Problem details: Say how many of the lines below include the word "delay". Only the number should be given.

*** Block opens ***

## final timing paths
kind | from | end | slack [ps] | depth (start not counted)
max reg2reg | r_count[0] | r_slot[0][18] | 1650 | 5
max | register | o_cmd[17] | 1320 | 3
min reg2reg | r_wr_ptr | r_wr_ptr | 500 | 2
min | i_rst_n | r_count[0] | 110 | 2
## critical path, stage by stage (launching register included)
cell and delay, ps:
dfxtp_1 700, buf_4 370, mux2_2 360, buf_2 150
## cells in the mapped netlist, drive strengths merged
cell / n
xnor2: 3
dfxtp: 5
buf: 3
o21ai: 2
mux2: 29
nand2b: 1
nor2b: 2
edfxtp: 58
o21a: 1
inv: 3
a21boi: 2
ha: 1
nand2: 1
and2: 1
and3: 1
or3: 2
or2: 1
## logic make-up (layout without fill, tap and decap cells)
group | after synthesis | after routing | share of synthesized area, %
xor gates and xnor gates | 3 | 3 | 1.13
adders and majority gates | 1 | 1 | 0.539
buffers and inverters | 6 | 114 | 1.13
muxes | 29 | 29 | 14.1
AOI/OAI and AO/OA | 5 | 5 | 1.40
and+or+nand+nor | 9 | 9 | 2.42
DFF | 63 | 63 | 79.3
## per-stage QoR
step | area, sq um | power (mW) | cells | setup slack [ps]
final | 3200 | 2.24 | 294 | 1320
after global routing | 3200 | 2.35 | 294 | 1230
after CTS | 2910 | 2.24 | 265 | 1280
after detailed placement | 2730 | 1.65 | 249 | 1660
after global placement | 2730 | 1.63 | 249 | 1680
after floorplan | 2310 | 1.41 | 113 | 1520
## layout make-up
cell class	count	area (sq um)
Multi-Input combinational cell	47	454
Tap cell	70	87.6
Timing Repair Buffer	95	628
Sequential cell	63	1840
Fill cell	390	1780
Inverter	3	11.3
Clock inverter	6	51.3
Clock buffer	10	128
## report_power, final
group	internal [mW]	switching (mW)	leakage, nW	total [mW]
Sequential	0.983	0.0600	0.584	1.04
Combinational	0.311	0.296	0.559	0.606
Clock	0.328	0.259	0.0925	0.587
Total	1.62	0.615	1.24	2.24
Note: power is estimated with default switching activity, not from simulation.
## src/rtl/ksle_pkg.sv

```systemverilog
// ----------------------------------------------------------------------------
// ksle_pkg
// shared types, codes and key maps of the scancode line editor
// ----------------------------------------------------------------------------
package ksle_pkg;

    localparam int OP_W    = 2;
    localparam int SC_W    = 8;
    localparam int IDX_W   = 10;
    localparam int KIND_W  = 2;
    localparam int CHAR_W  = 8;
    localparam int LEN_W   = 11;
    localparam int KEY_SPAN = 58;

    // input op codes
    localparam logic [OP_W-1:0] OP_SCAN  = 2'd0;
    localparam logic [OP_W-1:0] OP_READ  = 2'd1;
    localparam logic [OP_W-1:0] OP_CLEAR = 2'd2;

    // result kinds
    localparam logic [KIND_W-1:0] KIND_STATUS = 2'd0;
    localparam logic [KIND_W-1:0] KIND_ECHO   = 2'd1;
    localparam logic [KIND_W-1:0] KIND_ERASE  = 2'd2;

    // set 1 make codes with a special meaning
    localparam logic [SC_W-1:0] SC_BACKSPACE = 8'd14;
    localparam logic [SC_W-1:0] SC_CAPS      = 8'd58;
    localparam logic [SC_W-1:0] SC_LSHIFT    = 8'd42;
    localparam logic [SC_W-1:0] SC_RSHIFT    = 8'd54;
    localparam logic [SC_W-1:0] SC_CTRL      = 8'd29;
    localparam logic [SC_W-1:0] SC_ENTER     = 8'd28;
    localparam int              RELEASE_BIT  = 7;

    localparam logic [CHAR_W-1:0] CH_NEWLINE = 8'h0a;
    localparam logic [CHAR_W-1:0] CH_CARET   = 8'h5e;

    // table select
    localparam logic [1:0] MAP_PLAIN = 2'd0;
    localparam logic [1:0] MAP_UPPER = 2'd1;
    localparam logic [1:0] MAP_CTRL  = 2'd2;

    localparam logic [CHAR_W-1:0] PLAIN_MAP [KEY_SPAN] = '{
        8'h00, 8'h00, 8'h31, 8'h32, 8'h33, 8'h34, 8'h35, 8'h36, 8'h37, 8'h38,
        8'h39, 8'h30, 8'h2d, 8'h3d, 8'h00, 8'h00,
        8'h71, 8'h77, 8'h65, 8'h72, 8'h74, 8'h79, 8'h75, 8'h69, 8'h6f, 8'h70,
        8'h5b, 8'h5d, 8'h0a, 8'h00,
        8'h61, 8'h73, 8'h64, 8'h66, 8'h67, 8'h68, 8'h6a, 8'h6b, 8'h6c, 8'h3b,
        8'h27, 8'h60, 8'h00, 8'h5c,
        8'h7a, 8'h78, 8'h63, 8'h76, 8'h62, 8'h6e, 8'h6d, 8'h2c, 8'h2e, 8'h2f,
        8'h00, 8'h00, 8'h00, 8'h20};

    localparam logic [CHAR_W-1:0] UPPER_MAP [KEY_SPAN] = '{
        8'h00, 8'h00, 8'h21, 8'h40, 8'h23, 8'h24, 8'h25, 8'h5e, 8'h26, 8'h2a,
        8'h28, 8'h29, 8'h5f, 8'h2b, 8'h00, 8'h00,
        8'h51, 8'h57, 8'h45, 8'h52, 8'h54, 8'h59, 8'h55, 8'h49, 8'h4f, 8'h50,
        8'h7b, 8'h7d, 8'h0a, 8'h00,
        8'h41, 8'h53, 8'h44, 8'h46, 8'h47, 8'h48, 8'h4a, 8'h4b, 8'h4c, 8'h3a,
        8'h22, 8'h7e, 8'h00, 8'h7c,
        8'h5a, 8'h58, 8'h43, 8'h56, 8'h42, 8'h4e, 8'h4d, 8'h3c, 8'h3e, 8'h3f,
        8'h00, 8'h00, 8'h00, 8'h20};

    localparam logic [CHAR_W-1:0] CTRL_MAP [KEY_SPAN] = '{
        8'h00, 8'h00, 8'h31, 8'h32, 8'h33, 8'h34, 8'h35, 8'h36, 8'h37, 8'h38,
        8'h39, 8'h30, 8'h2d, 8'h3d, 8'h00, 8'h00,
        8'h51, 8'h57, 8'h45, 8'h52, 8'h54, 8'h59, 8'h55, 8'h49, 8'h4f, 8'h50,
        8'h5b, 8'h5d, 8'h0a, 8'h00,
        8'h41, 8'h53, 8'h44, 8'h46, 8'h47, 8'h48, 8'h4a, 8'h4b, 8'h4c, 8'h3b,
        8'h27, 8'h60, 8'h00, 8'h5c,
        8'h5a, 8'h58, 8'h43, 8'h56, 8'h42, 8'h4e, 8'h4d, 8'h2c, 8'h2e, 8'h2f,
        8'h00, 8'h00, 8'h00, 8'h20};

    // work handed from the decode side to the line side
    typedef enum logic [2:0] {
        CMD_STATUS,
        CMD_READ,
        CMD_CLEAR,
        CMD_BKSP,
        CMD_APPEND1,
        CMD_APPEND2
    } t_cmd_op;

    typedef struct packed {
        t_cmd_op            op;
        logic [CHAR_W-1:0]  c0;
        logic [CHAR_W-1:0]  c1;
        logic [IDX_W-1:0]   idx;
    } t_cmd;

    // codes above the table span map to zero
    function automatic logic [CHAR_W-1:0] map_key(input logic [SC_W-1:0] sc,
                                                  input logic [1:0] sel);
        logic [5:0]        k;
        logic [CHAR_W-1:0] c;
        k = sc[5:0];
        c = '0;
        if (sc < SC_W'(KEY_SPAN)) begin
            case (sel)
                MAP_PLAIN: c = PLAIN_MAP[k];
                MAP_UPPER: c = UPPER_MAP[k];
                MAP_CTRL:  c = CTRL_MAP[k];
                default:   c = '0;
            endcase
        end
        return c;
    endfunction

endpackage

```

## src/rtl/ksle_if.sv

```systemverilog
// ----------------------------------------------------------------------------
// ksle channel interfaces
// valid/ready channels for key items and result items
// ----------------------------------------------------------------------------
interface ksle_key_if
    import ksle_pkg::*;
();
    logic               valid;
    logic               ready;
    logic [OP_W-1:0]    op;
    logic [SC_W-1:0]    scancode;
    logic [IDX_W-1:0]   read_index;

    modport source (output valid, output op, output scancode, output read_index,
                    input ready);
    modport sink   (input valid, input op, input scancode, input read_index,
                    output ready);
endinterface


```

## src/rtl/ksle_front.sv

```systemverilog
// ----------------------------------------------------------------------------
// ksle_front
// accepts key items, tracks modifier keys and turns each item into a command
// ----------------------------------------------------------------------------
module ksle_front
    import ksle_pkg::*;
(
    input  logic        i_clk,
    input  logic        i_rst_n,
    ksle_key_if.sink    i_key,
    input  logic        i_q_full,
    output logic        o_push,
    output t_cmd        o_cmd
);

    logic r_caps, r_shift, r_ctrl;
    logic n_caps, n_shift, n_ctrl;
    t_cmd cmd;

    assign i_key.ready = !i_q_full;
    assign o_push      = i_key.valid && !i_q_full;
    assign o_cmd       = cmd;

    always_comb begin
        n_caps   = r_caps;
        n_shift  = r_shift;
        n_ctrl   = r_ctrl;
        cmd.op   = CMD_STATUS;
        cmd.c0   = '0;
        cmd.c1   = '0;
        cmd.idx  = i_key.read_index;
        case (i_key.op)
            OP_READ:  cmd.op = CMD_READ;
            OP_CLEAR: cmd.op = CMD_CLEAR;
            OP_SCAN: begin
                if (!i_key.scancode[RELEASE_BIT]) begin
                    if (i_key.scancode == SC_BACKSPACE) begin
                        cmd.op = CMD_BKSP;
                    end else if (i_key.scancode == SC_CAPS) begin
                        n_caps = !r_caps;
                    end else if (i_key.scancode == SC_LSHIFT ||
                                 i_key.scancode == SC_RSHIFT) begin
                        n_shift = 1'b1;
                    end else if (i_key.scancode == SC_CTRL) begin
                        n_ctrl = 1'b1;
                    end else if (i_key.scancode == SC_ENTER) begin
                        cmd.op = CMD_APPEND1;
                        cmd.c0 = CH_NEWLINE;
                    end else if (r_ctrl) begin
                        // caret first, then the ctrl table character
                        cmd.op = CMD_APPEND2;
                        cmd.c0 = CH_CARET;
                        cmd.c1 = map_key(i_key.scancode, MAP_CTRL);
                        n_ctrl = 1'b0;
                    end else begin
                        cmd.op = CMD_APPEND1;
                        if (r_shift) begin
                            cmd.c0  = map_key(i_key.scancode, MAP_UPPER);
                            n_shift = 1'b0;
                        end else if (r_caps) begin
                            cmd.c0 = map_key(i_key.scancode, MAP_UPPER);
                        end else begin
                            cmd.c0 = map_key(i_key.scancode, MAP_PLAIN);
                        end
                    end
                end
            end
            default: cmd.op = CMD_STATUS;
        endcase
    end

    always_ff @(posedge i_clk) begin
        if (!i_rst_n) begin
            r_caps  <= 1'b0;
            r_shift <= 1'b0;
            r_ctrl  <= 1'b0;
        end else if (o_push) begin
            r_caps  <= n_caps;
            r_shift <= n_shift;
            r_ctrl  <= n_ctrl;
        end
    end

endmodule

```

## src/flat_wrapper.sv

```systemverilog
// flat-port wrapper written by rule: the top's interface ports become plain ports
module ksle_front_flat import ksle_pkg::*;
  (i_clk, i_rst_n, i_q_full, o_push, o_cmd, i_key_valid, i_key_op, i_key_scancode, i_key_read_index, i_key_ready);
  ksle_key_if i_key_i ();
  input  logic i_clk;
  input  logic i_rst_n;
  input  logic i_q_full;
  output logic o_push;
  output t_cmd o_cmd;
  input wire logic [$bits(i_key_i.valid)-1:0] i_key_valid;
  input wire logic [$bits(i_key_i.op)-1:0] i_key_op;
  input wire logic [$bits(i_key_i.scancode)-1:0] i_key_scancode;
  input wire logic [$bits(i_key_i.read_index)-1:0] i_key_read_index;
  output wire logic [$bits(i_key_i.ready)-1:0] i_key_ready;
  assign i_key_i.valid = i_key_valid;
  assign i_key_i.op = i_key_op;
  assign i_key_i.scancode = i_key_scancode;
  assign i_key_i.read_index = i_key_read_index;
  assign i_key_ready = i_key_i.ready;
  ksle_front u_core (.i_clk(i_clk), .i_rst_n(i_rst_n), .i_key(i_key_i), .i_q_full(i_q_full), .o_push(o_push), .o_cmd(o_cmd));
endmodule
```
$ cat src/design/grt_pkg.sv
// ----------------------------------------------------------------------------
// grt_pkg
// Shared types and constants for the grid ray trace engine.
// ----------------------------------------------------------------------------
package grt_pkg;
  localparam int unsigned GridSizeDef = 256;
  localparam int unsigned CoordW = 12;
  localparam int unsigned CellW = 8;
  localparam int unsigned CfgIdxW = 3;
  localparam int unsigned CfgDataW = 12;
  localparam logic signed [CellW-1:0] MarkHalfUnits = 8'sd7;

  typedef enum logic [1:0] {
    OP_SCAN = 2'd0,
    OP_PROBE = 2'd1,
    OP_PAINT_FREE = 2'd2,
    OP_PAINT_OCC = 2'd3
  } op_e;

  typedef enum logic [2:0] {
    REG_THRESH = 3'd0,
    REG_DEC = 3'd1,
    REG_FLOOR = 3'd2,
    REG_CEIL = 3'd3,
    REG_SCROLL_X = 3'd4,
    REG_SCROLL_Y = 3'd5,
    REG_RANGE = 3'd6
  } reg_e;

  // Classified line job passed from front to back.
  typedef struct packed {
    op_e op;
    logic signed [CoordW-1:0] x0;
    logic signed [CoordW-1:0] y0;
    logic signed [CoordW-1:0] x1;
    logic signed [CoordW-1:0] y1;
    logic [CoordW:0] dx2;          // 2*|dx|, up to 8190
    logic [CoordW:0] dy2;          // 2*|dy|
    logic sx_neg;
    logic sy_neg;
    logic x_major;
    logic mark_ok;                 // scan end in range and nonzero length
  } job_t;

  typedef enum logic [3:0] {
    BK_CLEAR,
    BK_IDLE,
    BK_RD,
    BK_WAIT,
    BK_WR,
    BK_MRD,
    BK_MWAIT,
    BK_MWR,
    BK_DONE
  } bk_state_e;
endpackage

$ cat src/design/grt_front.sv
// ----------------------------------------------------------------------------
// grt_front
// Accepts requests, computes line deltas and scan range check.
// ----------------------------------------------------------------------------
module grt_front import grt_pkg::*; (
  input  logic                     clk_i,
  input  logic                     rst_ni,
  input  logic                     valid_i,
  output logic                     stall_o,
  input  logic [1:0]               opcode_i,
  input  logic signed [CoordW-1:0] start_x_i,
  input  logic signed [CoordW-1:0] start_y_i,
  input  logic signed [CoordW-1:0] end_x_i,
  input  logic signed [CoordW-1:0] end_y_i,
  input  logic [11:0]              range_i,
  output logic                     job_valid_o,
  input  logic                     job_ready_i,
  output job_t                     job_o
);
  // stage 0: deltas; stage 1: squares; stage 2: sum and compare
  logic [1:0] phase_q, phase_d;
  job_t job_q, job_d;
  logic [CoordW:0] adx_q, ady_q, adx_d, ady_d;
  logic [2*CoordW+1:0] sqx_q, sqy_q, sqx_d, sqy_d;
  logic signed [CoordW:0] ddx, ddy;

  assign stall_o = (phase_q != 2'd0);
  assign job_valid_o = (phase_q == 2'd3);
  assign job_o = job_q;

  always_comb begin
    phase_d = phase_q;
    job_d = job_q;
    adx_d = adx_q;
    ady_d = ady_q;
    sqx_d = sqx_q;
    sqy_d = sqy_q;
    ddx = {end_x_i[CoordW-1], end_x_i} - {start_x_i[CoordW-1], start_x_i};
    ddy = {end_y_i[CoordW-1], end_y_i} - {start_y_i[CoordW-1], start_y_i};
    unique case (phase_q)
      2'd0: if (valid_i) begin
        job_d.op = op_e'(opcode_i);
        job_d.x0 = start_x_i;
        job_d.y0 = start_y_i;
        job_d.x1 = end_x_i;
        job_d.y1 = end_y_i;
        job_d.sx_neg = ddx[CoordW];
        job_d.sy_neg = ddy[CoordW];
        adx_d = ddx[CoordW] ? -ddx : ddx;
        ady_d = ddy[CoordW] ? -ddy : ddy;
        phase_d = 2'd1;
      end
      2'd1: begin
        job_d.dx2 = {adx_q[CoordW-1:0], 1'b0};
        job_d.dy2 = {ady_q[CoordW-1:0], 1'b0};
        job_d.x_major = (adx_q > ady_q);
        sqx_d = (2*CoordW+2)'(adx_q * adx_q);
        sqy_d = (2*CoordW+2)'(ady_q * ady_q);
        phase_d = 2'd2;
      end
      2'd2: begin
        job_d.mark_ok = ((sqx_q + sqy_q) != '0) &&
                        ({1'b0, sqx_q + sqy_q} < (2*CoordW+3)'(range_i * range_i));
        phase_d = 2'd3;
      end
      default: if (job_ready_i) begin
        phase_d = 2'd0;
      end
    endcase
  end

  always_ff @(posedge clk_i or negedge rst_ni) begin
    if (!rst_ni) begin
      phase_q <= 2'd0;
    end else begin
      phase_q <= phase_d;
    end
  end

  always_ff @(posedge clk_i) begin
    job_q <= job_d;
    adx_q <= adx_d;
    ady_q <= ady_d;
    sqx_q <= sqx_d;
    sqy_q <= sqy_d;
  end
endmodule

*** Block closes ***
*** Block opens ***

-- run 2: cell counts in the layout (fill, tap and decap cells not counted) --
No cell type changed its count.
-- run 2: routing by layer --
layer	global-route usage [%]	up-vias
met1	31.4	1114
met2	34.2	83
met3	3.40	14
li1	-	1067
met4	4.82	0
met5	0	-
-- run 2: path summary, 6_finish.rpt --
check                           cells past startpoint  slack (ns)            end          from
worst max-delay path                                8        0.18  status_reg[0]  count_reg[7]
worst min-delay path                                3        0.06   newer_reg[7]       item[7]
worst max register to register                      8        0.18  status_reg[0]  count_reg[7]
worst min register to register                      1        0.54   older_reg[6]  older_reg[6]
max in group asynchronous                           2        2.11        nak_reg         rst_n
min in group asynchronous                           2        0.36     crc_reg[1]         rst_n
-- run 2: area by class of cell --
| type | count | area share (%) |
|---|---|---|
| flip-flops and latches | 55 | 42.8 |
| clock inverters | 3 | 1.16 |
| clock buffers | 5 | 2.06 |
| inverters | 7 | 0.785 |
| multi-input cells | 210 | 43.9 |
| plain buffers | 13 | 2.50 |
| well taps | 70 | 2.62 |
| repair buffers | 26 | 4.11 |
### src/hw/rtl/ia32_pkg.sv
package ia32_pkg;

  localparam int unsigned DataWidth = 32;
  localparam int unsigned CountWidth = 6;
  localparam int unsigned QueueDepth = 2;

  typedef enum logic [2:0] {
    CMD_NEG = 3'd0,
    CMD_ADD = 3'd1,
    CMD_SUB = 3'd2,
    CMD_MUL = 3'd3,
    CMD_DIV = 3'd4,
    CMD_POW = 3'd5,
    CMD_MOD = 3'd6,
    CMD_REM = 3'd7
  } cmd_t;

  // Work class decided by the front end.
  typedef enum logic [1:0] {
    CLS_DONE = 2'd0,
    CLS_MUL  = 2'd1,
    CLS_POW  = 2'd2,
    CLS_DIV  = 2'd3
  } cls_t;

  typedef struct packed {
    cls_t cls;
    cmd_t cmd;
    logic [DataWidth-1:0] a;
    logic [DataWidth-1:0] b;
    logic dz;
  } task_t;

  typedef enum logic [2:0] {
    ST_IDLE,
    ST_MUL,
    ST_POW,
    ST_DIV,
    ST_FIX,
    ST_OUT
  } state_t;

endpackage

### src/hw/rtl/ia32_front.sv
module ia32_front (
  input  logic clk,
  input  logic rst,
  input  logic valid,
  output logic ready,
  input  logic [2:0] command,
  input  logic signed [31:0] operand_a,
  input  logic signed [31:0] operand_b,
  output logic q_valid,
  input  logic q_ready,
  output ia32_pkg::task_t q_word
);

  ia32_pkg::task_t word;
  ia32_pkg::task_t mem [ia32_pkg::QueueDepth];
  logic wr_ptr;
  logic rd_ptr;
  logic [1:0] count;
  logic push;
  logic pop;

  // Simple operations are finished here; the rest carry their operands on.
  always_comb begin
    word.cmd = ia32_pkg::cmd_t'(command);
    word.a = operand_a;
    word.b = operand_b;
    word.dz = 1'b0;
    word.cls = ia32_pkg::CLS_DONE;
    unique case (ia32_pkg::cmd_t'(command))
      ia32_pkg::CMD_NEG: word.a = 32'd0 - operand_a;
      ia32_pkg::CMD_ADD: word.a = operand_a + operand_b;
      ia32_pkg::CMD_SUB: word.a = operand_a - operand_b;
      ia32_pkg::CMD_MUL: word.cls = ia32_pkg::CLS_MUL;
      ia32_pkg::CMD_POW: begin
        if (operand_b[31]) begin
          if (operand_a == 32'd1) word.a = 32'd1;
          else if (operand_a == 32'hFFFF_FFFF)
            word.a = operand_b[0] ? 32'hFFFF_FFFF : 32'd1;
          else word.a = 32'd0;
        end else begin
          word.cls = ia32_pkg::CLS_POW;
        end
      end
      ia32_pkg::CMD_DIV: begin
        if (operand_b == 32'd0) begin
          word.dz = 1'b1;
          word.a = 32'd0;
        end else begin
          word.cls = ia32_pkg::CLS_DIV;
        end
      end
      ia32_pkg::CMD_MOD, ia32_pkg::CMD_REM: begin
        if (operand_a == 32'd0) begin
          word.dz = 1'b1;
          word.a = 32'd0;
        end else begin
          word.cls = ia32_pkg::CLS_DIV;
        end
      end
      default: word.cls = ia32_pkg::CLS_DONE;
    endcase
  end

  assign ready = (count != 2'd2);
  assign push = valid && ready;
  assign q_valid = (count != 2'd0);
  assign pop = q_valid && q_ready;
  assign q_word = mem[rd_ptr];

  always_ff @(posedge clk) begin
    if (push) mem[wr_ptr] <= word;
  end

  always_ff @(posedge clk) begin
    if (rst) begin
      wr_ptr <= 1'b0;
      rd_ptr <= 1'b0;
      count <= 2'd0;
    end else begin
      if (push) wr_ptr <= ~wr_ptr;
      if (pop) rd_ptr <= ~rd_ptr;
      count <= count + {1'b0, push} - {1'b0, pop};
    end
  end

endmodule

*** Block closes ***

The completed task: 3